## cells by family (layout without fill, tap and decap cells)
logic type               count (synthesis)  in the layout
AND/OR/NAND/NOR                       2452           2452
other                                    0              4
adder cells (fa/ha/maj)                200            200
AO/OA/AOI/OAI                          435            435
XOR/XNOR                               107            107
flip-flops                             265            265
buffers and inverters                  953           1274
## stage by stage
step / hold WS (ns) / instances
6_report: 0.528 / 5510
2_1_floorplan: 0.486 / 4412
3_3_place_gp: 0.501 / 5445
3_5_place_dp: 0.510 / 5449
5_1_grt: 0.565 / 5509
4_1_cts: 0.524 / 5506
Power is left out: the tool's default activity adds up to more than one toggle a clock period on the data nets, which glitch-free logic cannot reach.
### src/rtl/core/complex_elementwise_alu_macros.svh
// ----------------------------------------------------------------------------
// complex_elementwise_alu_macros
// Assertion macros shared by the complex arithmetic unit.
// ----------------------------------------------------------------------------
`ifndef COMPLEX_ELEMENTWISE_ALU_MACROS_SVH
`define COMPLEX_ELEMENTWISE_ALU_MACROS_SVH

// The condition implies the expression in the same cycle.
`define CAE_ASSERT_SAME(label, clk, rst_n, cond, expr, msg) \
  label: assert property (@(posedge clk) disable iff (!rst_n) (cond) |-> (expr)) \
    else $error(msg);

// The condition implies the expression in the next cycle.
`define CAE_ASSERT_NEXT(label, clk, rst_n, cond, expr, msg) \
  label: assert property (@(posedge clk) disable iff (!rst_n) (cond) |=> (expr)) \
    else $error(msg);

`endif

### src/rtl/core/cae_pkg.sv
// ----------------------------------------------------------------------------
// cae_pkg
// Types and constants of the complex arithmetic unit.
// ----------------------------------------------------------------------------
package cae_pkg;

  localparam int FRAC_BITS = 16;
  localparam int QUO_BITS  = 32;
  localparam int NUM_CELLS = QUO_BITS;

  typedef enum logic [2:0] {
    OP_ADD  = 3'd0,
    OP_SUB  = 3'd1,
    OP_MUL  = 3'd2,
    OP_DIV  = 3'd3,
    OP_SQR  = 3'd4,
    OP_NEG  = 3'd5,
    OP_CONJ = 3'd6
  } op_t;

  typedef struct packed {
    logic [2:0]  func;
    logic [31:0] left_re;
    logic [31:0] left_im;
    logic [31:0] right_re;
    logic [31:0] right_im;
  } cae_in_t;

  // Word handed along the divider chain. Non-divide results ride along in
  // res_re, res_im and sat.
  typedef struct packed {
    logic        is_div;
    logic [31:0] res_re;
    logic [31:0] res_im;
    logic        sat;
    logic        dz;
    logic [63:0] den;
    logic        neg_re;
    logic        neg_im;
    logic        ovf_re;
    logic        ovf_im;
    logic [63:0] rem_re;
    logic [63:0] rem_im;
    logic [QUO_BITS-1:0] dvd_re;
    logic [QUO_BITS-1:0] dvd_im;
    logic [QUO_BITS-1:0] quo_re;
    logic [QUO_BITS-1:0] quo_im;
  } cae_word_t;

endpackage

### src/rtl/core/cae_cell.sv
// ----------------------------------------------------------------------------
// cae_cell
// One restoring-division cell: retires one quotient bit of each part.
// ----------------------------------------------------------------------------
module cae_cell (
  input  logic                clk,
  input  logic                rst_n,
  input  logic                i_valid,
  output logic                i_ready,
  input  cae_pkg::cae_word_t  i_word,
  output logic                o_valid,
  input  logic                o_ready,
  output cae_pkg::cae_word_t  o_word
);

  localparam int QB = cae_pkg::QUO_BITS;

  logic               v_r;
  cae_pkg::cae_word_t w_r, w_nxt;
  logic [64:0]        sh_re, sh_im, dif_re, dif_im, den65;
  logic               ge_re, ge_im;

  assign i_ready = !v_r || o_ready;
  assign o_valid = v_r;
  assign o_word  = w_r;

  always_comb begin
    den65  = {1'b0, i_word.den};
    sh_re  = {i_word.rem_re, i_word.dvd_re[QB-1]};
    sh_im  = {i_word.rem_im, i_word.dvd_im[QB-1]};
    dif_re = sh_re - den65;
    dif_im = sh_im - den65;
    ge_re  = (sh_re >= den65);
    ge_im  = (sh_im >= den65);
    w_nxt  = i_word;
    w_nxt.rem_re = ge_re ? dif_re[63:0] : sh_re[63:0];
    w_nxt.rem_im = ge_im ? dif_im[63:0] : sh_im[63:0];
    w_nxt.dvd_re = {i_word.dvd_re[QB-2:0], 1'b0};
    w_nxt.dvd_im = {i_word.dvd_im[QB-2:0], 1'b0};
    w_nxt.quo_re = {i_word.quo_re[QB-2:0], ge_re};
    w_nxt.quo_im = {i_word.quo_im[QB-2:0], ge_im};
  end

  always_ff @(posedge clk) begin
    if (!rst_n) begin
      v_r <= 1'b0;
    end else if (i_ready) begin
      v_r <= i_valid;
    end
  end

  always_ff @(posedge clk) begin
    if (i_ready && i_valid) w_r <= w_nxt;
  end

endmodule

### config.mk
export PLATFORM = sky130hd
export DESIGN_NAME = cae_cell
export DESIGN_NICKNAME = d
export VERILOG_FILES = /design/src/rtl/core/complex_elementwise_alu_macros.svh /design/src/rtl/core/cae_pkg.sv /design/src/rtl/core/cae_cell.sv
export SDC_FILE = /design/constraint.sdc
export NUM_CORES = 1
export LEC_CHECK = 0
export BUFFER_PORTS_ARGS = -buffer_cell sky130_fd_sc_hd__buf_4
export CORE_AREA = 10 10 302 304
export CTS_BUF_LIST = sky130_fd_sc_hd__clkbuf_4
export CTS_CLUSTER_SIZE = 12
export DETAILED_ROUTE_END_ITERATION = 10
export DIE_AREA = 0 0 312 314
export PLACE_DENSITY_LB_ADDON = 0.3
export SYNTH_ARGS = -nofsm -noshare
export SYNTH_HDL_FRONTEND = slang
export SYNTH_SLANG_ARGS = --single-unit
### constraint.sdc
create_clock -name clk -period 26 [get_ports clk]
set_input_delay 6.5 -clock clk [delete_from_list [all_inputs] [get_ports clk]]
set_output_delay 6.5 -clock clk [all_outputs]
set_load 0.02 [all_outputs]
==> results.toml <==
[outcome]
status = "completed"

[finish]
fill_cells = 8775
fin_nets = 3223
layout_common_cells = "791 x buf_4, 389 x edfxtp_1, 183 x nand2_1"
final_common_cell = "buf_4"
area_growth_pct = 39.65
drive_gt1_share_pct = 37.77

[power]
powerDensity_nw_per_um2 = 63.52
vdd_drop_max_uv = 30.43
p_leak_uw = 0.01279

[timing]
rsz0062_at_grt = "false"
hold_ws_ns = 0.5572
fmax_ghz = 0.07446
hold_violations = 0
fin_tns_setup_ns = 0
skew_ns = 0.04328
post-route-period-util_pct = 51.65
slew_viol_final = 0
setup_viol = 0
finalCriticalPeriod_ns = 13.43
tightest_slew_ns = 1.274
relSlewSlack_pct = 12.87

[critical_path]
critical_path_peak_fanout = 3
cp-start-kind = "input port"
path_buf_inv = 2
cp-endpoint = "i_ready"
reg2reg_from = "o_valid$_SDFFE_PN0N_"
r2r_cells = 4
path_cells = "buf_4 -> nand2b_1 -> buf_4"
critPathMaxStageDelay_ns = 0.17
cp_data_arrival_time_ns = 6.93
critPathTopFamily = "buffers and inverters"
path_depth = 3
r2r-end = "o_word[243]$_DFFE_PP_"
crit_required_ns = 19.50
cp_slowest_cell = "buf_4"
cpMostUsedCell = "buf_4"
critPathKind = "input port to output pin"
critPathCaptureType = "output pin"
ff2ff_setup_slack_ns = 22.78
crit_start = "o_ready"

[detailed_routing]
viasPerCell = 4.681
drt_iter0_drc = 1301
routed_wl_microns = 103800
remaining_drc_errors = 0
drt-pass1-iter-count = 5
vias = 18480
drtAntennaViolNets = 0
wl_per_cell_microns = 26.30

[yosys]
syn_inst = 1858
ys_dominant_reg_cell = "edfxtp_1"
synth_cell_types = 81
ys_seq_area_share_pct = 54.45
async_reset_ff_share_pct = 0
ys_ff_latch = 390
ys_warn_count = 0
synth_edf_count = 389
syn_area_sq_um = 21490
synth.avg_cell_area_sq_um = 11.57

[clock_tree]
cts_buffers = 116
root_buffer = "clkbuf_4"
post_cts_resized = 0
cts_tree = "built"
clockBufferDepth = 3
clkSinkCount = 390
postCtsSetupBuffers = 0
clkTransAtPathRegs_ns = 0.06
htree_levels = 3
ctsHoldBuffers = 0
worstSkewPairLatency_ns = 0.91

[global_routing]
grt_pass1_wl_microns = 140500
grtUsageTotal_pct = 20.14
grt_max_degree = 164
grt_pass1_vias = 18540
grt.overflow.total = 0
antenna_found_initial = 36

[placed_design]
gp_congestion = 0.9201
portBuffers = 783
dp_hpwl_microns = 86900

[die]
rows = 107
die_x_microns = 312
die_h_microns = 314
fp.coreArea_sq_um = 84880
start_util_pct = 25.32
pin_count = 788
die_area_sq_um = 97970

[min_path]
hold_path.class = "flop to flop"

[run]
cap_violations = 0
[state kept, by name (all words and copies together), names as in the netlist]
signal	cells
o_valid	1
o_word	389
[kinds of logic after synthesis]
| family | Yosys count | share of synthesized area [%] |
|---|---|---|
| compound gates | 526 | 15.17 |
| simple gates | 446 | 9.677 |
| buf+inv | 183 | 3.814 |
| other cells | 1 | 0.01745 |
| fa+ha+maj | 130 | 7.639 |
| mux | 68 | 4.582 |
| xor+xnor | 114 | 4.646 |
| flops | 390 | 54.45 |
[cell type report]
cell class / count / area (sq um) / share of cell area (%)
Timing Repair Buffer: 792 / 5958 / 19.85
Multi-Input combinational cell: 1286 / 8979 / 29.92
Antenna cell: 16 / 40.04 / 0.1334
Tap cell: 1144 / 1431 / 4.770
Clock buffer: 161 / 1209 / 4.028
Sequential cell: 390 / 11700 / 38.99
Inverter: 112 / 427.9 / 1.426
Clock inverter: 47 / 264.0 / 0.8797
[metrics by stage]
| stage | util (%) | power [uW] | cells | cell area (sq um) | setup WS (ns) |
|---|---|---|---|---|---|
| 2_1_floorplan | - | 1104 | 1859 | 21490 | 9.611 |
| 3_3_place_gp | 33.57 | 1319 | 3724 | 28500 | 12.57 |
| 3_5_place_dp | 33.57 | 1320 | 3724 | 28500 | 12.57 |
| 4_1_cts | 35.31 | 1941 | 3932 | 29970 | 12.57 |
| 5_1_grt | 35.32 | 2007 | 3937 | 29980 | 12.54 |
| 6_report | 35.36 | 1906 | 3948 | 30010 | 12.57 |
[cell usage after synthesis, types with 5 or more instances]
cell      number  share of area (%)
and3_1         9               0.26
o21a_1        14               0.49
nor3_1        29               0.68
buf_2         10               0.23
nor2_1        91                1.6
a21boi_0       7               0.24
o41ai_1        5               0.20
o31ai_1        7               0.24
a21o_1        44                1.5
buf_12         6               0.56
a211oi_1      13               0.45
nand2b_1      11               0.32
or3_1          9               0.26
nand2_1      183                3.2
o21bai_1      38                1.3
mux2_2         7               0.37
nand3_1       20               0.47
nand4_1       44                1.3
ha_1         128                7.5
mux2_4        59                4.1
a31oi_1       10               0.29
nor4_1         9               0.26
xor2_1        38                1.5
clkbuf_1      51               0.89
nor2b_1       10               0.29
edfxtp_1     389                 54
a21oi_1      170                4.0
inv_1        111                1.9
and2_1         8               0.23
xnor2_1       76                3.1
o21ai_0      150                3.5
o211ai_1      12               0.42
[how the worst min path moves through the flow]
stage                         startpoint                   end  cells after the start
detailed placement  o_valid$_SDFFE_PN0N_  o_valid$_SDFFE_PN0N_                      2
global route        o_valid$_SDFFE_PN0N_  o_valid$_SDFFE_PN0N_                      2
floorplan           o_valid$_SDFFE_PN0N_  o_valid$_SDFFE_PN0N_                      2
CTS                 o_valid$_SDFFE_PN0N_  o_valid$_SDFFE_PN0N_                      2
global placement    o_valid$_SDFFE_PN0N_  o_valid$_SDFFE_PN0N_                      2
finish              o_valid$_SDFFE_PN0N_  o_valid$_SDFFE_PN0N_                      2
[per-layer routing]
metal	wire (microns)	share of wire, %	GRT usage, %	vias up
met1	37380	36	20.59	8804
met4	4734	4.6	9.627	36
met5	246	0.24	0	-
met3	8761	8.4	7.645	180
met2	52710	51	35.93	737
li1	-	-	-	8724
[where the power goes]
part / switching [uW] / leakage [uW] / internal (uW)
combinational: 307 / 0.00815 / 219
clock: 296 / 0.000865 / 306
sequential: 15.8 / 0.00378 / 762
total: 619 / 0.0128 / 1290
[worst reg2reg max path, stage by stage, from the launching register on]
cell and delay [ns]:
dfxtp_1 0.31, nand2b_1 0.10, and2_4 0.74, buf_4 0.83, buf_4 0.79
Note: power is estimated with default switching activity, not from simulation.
• • •
■ **What the task asks**: Nothing should appear in the answer except the lines above from the line with "Sequential cell: 390 / 11700 / 38.99" through the line with "21490 | 9.611 |", both included, written out exactly.

■ **Result of the task**:
Sequential cell: 390 / 11700 / 38.99
Inverter: 112 / 427.9 / 1.426
Clock inverter: 47 / 264.0 / 0.8797
[metrics by stage]
| stage | util (%) | power [uW] | cells | cell area (sq um) | setup WS (ns) |
|---|---|---|---|---|---|
| 2_1_floorplan | - | 1104 | 1859 | 21490 | 9.611 |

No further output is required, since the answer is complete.